Crystal structure, Hirshfeld surface analysis and contact enrichment ratios of 5,5-dimethyl-2-(2,4,6-tris(trifluoromethyl)phenyl)-1,3,2-dioxaborinane

The title compound C₁₄H₁₂BF₉O₂ (1) was obtained as the sole product during a failed attempt to make a new organoboron compound.
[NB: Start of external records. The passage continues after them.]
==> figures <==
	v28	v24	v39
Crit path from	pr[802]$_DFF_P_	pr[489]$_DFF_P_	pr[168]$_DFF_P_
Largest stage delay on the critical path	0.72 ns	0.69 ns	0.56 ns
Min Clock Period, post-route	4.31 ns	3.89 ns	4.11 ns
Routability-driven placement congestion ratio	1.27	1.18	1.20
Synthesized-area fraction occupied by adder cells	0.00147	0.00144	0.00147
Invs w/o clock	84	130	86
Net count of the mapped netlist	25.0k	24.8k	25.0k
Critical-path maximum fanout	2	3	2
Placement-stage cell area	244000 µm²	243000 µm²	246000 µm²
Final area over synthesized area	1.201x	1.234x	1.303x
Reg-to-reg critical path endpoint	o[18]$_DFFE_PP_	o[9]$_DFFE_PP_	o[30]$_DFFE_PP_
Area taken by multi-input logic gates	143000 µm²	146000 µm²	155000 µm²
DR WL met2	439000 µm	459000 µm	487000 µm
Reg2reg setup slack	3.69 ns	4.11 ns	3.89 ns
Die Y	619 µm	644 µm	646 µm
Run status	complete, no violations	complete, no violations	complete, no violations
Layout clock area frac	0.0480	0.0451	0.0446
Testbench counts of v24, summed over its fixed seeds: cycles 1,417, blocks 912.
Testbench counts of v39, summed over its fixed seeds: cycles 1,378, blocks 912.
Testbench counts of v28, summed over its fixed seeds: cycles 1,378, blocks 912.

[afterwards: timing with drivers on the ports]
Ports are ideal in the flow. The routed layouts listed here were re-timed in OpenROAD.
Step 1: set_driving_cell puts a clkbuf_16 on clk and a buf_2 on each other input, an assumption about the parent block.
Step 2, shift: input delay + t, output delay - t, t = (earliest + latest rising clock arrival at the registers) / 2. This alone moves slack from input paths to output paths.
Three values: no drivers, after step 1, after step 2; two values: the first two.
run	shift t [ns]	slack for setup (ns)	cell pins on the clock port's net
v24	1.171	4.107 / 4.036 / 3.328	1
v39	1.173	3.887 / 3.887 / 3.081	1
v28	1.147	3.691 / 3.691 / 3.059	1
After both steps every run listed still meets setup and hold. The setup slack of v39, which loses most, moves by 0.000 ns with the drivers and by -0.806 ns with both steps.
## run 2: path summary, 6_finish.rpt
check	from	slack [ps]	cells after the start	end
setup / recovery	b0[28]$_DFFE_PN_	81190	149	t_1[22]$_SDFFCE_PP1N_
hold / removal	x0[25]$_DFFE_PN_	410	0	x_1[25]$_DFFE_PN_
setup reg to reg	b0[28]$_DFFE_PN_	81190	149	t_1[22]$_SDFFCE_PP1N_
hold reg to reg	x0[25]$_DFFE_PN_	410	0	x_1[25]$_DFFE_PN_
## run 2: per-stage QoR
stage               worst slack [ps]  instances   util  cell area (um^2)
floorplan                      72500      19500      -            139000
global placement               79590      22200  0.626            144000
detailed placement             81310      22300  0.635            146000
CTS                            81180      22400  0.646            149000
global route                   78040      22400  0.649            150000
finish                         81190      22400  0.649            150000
Background: an optimization exercise with open tools, aiming at small area, a short achievable clock period and few clock cycles. Do not read the settings as production practice. Only simulation tests tie the RTL to the original design; equivalence was not proved. Power is estimated from default activity; no workload was simulated.

===== constraint.sdc =====
create_clock -name core_clock -period 12.0 [get_ports {clk}]
set_input_delay 2.4000 -clock core_clock [delete_from_list [all_inputs] [get_ports {clk}]]
set_output_delay 2.4000 -clock core_clock [all_outputs]
set_load 0.01 [all_outputs]

===== config.mk =====
export PLATFORM = sky130hd
export DESIGN_NAME = rolz_enc
export DESIGN_NICKNAME = rolz_enc
export VERILOG_FILES = /design/flow/design.v
export SDC_FILE = /design/flow/constraint.sdc
export NUM_CORES = 8
export LEC_CHECK = 0
export CAP_MARGIN = 20
export CORE_MARGIN = 2
export CORE_UTILIZATION = 25
export SLEW_MARGIN = 20

===== run.sh =====
#!/bin/bash
# synth_recipe.tcl (not shown) runs the flow's synth.tcl, then flattens the netlist and writes it again
# the make line also repeats each setting of config.mk as NAME=value (left out here)
make -C /OpenROAD-flow-scripts/flow DESIGN_CONFIG=/design/flow/config.mk WORK_HOME=/design/flow/orfs CLKGATE_MAP_FILE= SYNTH_SCRIPT=/design/flow/synth_recipe.tcl finish

===== design.v =====
module rolz_enc #(
    parameter HIST_BITS_MAX = 7
) (
    input  wire        clk,
    input  wire        rst,            
    input  wire        start,          
    input  wire [15:0] src_len,
    input  wire [15:0] dst_len,
    input  wire [5:0]  step_bits,      
    input  wire [5:0]  count_bits,     
    input  wire [5:0]  hist_bits,      
    input  wire [31:0] min_match,
    output wire        busy,
    output reg         done,
    output reg  [2:0]  status,
    output reg  [15:0] result,
    output reg         rd_en,          
    output reg  [15:0] rd_addr,
    input  wire [7:0]  rd_data,
    output reg         wr_en,
    output reg  [15:0] wr_addr,
    output reg  [7:0]  wr_data
);
    localparam NSLOT = 1 << HIST_BITS_MAX;
    localparam [2:0] CODE_OK    = 3'd0,
                     CODE_NOOP  = 3'd1,
                     CODE_BOOB  = 3'd2,
                     CODE_ALLOC = 3'd3;
    localparam [3:0] S_IDLE   = 4'd0,
                     S_VARINT = 4'd1,
                     S_LITRD  = 4'd2,
                     S_LIT    = 4'd3,
                     S_SRCH   = 4'd4,
                     S_HOP    = 4'd5,
                     S_RA     = 4'd6,
                     S_RB     = 4'd7,
                     S_CMP    = 4'd8,
                     S_CEND   = 4'd9,
                     S_DECIDE = 4'd10,
                     S_PCNT   = 4'd11,
                     S_PSTEP  = 4'd12,
                     S_MRD    = 4'd13,
                     S_MUPD   = 4'd14,
                     S_EMIT   = 4'd15;
    reg [3:0]  state;
    reg [3:0]  ret_state;      
    reg [15:0] n;
    reg [15:0] dlen;
    reg [5:0]  sb;
    reg [5:0]  cb;
    reg [5:0]  hb;
    reg [31:0] minm;
    reg [15:0] lookup [0:255];
    reg [15:0] dict   [0:NSLOT-1];
    reg [15:0] cursor;
    reg [7:0]  acc;
    reg [2:0]  count;
    reg [31:0] emit_val;
    reg [5:0]  emit_cnt;
    reg [15:0] idx;
    reg [15:0] link;
    reg [15:0] q;
    reg [15:0] run;
    reg [8:0]  steps;
    reg [15:0] best_len;
    reg [8:0]  best_ref;
    reg [15:0] left;           
    reg [7:0]  a_byte;
    reg [15:0] vint;
    integer    i;
    wire [32:0] max_step   = 33'd1 << sb;
    wire [32:0] max_count  = (33'd1 << cb) - 33'd1;
    wire [32:0] max_offset = (33'd1 << hb) - 33'd1;
    wire [31:0] min1       = (minm == 32'd0) ? 32'd1 : minm;
    wire [15:0] slot_mask  = max_offset[15:0];
    wire [15:0] anchor     = idx - 16'd1;
    wire [15:0] link_q     = link - 16'd1;
    wire [15:0] run_a      = idx + run;              
    wire [15:0] run_q      = q + 16'd1 + run;        
    function [HIST_BITS_MAX-1:0] slot_of(input [15:0] p);
        reg [15:0] s;
        begin
            s = (p + 16'd1) & slot_mask;
            slot_of = s[HIST_BITS_MAX-1:0];
        end
    endfunction
    wire        ebit = emit_val[emit_cnt - 6'd1];
    wire [7:0]  acc1 = {acc[6:0], ebit};
    assign busy = (state != S_IDLE);
    always @(*) begin
        rd_en   = 1'b0;
        rd_addr = 16'd0;
        case (state)
            S_LITRD, S_MRD: begin
                rd_en   = 1'b1;
                rd_addr = idx;
            end
            S_RA: begin
                rd_en   = ({17'd0, run} < max_count) && (run_a != n);
                rd_addr = run_q;
            end
            S_RB: begin
                rd_en   = 1'b1;
                rd_addr = run_a;
            end
            default: ;
        endcase
    end
    always @(posedge clk) begin
        if (state == S_IDLE && start && !rst) begin
            for (i = 0; i < 256; i = i + 1)
                lookup[i] <= 16'd0;
        end else if (!rst && (state == S_LIT || state == S_MUPD)) begin
            dict[slot_of(idx)] <= lookup[rd_data];
            lookup[rd_data]    <= idx + 16'd1;
        end
    end
    always @(posedge clk) begin
        if (rst) begin
            state     <= S_IDLE;
            ret_state <= S_IDLE;
            done      <= 1'b0;
            status    <= CODE_OK;
            result    <= 16'd0;
            wr_en     <= 1'b0;
            wr_addr   <= 16'd0;
            wr_data   <= 8'd0;
            n         <= 16'd0;
            dlen      <= 16'd0;
            sb        <= 6'd0;
            cb        <= 6'd0;
            hb        <= 6'd0;
            minm      <= 32'd0;
            cursor    <= 16'd0;
            acc       <= 8'd0;
            count     <= 3'd0;
            emit_val  <= 32'd0;
            emit_cnt  <= 6'd0;
            idx       <= 16'd0;
            link      <= 16'd0;
            q         <= 16'd0;
            run       <= 16'd0;
            steps     <= 9'd0;
            best_len  <= 16'd0;
            best_ref  <= 9'd0;
            left      <= 16'd0;
            a_byte    <= 8'd0;
            vint      <= 16'd0;
        end else begin
            done  <= 1'b0;
            wr_en <= 1'b0;
            case (state)
                S_IDLE: begin
                    if (start) begin
                        n      <= src_len;
                        dlen   <= dst_len;
                        sb     <= step_bits;
                        cb     <= count_bits;
                        hb     <= hist_bits;
                        minm   <= min_match;
                        cursor <= 16'd0;
                        acc    <= 8'd0;
                        count  <= 3'd0;
                        idx    <= 16'd0;
                        vint   <= src_len;
                        if (src_len == 16'd0) begin
                            status <= CODE_NOOP;
                            result <= 16'd0;
                            done   <= 1'b1;
                        end else if (hist_bits > HIST_BITS_MAX) begin
                            status <= CODE_ALLOC;
                            result <= 16'd0;
                            done   <= 1'b1;
                        end else begin
                            state <= S_VARINT;
                        end
                    end
                end
                S_VARINT: begin
                    emit_cnt <= 6'd8;
                    state    <= S_EMIT;
                    if (vint >= 16'h80) begin
                        emit_val  <= {24'd0, 1'b1, vint[6:0]};
                        vint      <= vint >> 7;
                        ret_state <= S_VARINT;
                    end else begin
                        emit_val  <= {24'd0, vint[7:0]};
                        ret_state <= S_LITRD;
                    end
                end
                S_LITRD: state <= S_LIT;
                S_LIT: begin
                    emit_val  <= {23'd0, 1'b0, rd_data};
                    emit_cnt  <= (idx == 16'd0) ? 6'd8 : 6'd9;
                    ret_state <= S_SRCH;
                    idx       <= idx + 16'd1;
                    state     <= S_EMIT;
                end
                S_SRCH: begin
                    if (idx == n) begin
                        state <= S_IDLE;
                        done  <= 1'b1;
                        if (count != 3'd0 && cursor >= dlen) begin
                            status <= CODE_BOOB;
                            result <= 16'd0;
                        end else begin
                            status <= CODE_OK;
                            if (count != 3'd0) begin
                                wr_en   <= 1'b1;
                                wr_addr <= cursor;
                                wr_data <= acc << (4'd8 - {1'b0, count});
                                result  <= cursor + 16'd1;
                            end else begin
                                result  <= cursor;
                            end
                            acc   <= 8'd0;
                            count <= 3'd0;
                        end
                    end else begin
                        best_len <= 16'd0;
                        best_ref <= 9'd0;
                        steps    <= 9'd0;
                        link     <= dict[slot_of(anchor)];
                        state    <= S_HOP;
                    end
                end
                S_HOP: begin
                    if ({24'd0, steps} == max_step || link == 16'd0 ||
                        link_q >= anchor || {17'd0, anchor - link_q} > max_offset) begin
                        state <= S_DECIDE;
                    end else begin
                        q     <= link_q;
                        run   <= 16'd0;
                        state <= S_RA;
                    end
                end
                S_RA: begin
                    if ({17'd0, run} < max_count && run_a != n)
                        state <= S_RB;
                    else
                        state <= S_CEND;
                end
                S_RB: begin
                    a_byte <= rd_data;
                    state  <= S_CMP;
                end
                S_CMP: begin
                    if (a_byte == rd_data) begin
                        run   <= run + 16'd1;
                        state <= S_RA;
                    end else begin
                        state <= S_CEND;
                    end
                end
                S_CEND: begin
                    if (run > best_len) begin
                        best_len <= run;
                        best_ref <= steps;
                    end
                    link  <= dict[slot_of(q)];
                    steps <= steps + 9'd1;
                    state <= S_HOP;
                end
                S_DECIDE: begin
                    if ({16'd0, best_len} >= min1) begin
                        emit_val  <= 32'd1;
                        emit_cnt  <= 6'd1;
                        ret_state <= S_PCNT;
                        state     <= S_EMIT;
                    end else begin
                        state <= S_LITRD;
                    end
                end
                S_PCNT: begin
                    emit_val  <= {16'd0, best_len};
                    emit_cnt  <= cb;
                    ret_state <= S_PSTEP;
                    state     <= S_EMIT;
                end
                S_PSTEP: begin
                    emit_val  <= {23'd0, best_ref};
                    emit_cnt  <= sb;
                    ret_state <= S_MRD;
                    left      <= best_len;
                    state     <= S_EMIT;
                end
                S_MRD: state <= S_MUPD;
                S_MUPD: begin
                    idx  <= idx + 16'd1;
                    left <= left - 16'd1;
                    if (left == 16'd1)
                        state <= S_SRCH;
                    else
                        state <= S_MRD;
                end
                S_EMIT: begin
                    if (emit_cnt == 6'd0) begin
                        state <= ret_state;
                    end else if (count == 3'd7) begin
                        if (cursor >= dlen) begin
                            status <= CODE_BOOB;
                            result <= 16'd0;
                            done   <= 1'b1;
                            state  <= S_IDLE;
                        end else begin
                            wr_en    <= 1'b1;
                            wr_addr  <= cursor;
                            wr_data  <= acc1;
                            cursor   <= cursor + 16'd1;
                            acc      <= 8'd0;
                            count    <= 3'd0;
                            emit_cnt <= emit_cnt - 6'd1;
                            if (emit_cnt == 6'd1)
                                state <= ret_state;
                        end
                    end else begin
                        acc      <= acc1;
                        count    <= count + 3'd1;
                        emit_cnt <= emit_cnt - 6'd1;
                        if (emit_cnt == 6'd1)
                            state <= ret_state;
                    end
                end
                default: state <= S_IDLE;
            endcase
        end
    end
endmodule

==> out/metrics.cfg <==
[status]
status=timing/DRC/antenna clean

[global_route]
grt_use_met3=0.0442
antenna_found_initial=81
grt_pass1_vias=184384
grt_use_met1=0.207
grt_usage=0.160
grt_pass1_wl_mm=1380
grt_busiest_layer=met2
grt-ovfl-total=0
grt_max_degree=159
met2_usage=0.248

[routing]
wl_per_cell_um=26.9
finalWirelength_mm=982
drc=0
first_pass_iters=9
ant_nets=0
drt_iter0_markers=27907
viasPerCell=5.19
routed-via-count=189314

[sta]
final-hold-violation-count=0
rsz0062_at_grt=no
slew_headroom=0.0739
final_max_slew_viol_count=0
setup_viol_count_final=0
max_freq_mhz=116
fin_tns_setup_ns=0
worstMarginPinSlew_ns=1.39
layout_setup_ws_ns=3.35
timing.final.crit_share=0.721
hold_ws_ns=0.453
min_period_ns=8.65
fin_skew_ns=0.144

[setup_path]
worst-setup-path-type=reg -> out
r2r_start=hb[1]
cp_max_fo=9
critPathCaptureType=primary output
crit_required_ns=9.60
r2r_end=link[15]
cp.arrival_ns=6.25
rrSetupSlack_ns=4.20
r2r_cells=14
crit_start=q[0]
endpoint=rd_addr[15]
startpoint_type=flip-flop

[layout]
syn_to_final_growth_pct=13.9
reg_top3=lookup: 4096 flops, dict: 2048 flops, minm: 32 flops
fin_area_um2=335000
multiInputGateArea_um2=96600
nFillCells=117073
top_register=lookup
largest_register_ffs=4096
seqCellArea_um2=191000
layout.nets=20579
drive_gt1_frac=0.176

[cts]
clk_latency_ns=1.16
clock_path_buffers=5
cts_tree=built
ctsResizeCount=0
clkTransAtPathRegs_ns=0.07
cts.htree.levels=6
clock_sinks=6465
postCtsSetupBuffers=0
cts_buffers=692
postCtsHoldBufs=0
root_buffer=clkbuf_16

[die]
core_um2=1170000
die_height_mm=1.09
start_util=0.250
ios=156
die_x_mm=1.09
rows=398
die_area_um2=1180000

[yosys]
synth_top_area_share=0.628
synth_top_area_cell=edfxtp_1
syn_nets=21076
synth_edf_count=6144
syn_avg_cell_area_um2=14.1
yosys_most_used_dff=edfxtp_1
netlist_top_cells_area=edfxtp_1 63%, mux4_2 15%, nor2_1 5.8%, nand2_1 3.3%, dfxtp_1 2.2%
synthesis.area_um2=294000
synth_warnings=1
seq_area_frac_synth=0.650
synth.most_common_cell=edfxtp_1
synthesis.instances=20837
synthArstFlopShare=0
synthTopCellsByCount=6,144 x edfxtp_1, 4,565 x nor2_1, 2,549 x nand2_1, 2,003 x mux4_2, 1,411 x clkbuf_1
yosys_register_bits=6465
synth_cell_types=90

[flow_run]
maxCapViolCount=0

[pwr]
report.power.total_uw=50300
ir_drop_uv=117
p_leak_uw=0.103
cellPowerDensity_nw_per_um2=150

[placement]
dp_slack_ns=3.54
placed_area_um2=313000
port_buffers=154
gp_congestion=0.911
dp.final_hpwl_mm=602

[hold_path]
hold_depth=2
holdCritPathClass=reg -> reg

==> critical path, stage by stage, from the launching register on <==
cell             delay [ns]
dfxtp_1                0.56
ha_1                   0.40
nand3_1                0.15
xor2_1                 0.49
inv_1                  0.34
ha_1                   0.44
o21ai_0                0.23
nand2b_1               0.08
o31a_1                 0.14
a211oi_1               0.37
nor3_1                 0.12
a2111oi_0              0.58
mux2i_1                0.28
nand4_1                0.36
clkdlybuf4s50_1        0.61
==> layout by cell type, fill, tap and decap left out, types with 86 or more instances in the layout <==
cell	synthesis	layout
buf_4	28	427
clkinv_1	3	137
clkdlybuf4s50_1	0	145
o21ai_0	171	169
dfxtp_1	321	320
inv_1	114	114
nor2_1	4565	4465
edfxtp_1	6144	6144
a21oi_1	279	268
ha_1	143	143
mux2i_1	171	171
nand3_1	731	725
a311oi_1	200	198
and3_1	230	229
clkbuf_16	0	695
clkinv_2	0	94
a211oi_1	87	86
a22oi_1	203	202
clkbuf_1	1411	150
mux4_2	2003	1999
nand2_1	2549	2540
==> per-layer routing <==
layer,vias up,wire (µm)
met1,97802,365000
met5,-,261
met2,11956,447000
met3,2113,117000
li1,77405,-
met4,38,52900
==> through the flow <==
stage	std cells	utilization
final	36474	0.285
after global routing	36458	0.285
after CTS	36431	0.285
after detailed placement	35238	0.267
after global placement	35237	0.267
after floorplan	20837	-
==> cell families (layout without fill, tap and decap cells) <==
| logic type | count (synthesis) | count (layout) | synth area share |
|---|---|---|---|
| buf+inv | 1946 | 1948 | 0.0264 |
| xor+xnor | 136 | 136 | 0.00425 |
| other cells | 1 | 36 | 0.0000128 |
| simple gates | 8476 | 8476 | 0.117 |
| flops | 6465 | 6465 | 0.650 |
| mux | 2203 | 2203 | 0.160 |
| compound gates | 1464 | 1464 | 0.0360 |
| fa+ha+maj | 146 | 146 | 0.00629 |
==> power breakdown <==
| part | switching [µW] | internal, µW |
|---|---|---|
| clock network | 9090 | 11700 |
| registers | 209 | 25600 |
| logic | 2490 | 1190 |
==> cell type report <==
class / instances / area share
flip-flops and latches: 6465 / 0.571
multi-input cells: 12426 / 0.289
well taps: 15600 / 0.0583
clock buffers: 855 / 0.0540
repair buffers: 637 / 0.0177
clock inverters: 338 / 0.00905
inverters: 118 / 0.00135
diodes: 35 / 0.000262
==> how the worst min path moves through the flow <==
stage                       endpoint  startpoint  slack (ns)
after floorplan             minm[21]    minm[21]        0.44
after global placement      minm[30]    minm[30]        0.44
after detailed placement  result[11]  result[11]        0.45
after CTS                   minm[28]    minm[28]        0.46
after global routing        minm[24]    minm[24]        0.48
final                       minm[28]    minm[28]        0.45
Testbench counts, summed over its fixed seeds: cycles 667,621.

[static timing again, ports no longer ideal]
In the flow no input, the clock included, has a driving cell. The finished layout below was timed again as built, in two steps. Step 1 sets driving cells, clkbuf_16 on the clock port and buf_2 on the other inputs (assumed; they add their load-dependent delay and slew). Step 2 moves the port delays by t, midway between the first and last clock arrival at a register: inputs arrive t later, outputs are due t later. That takes back most of the time a late clock gives input paths. a / b / c = ideal ports / drivers / drivers and shift; a / b = the first two.
t (ns): 1.221
setup slack, ns: 3.352 / 3.224 / 3.276
hold slack, ns: 0.453 / 0.453 / 0.453
worst data-port slew with drivers (ns): 0.31
After both steps this run still meets setup and hold. The setup slack of this run moves by -0.128 ns with the drivers and by -0.076 ns with both steps.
Characterization of the title compound by NMR (¹H, ¹³C{¹H}, ¹⁹F{¹H}, and ¹¹B) spectroscopy and single crystal X-ray diffractometry confirmed the formation of 1. Compound 1 crystallizes in the triclinic space group P-1, with a = 8.275(5) Å, b = 8.611(5) Å, c = 10.910(5) Å, α = 89.634(5)°, β = 89.637(5)°, γ = 87.403(5)°, V = 776.6(7) ų, and Z = 2. The intermolecular interactions in 1 were analyzed using the Hirshfeld surface method including 2 D fingerprint plots and enrichment ratios (E), which shows that the most favorable intermolecular contacts are the C_π···F–C and C–H···F–C interactions. The interaction energies between molecular pairs revealed the importance of these weak non-covalent interactions in stabilizing the molecular structure of 1. The title compound was also studied by DFT calculations and UV-Vis spectroscopy.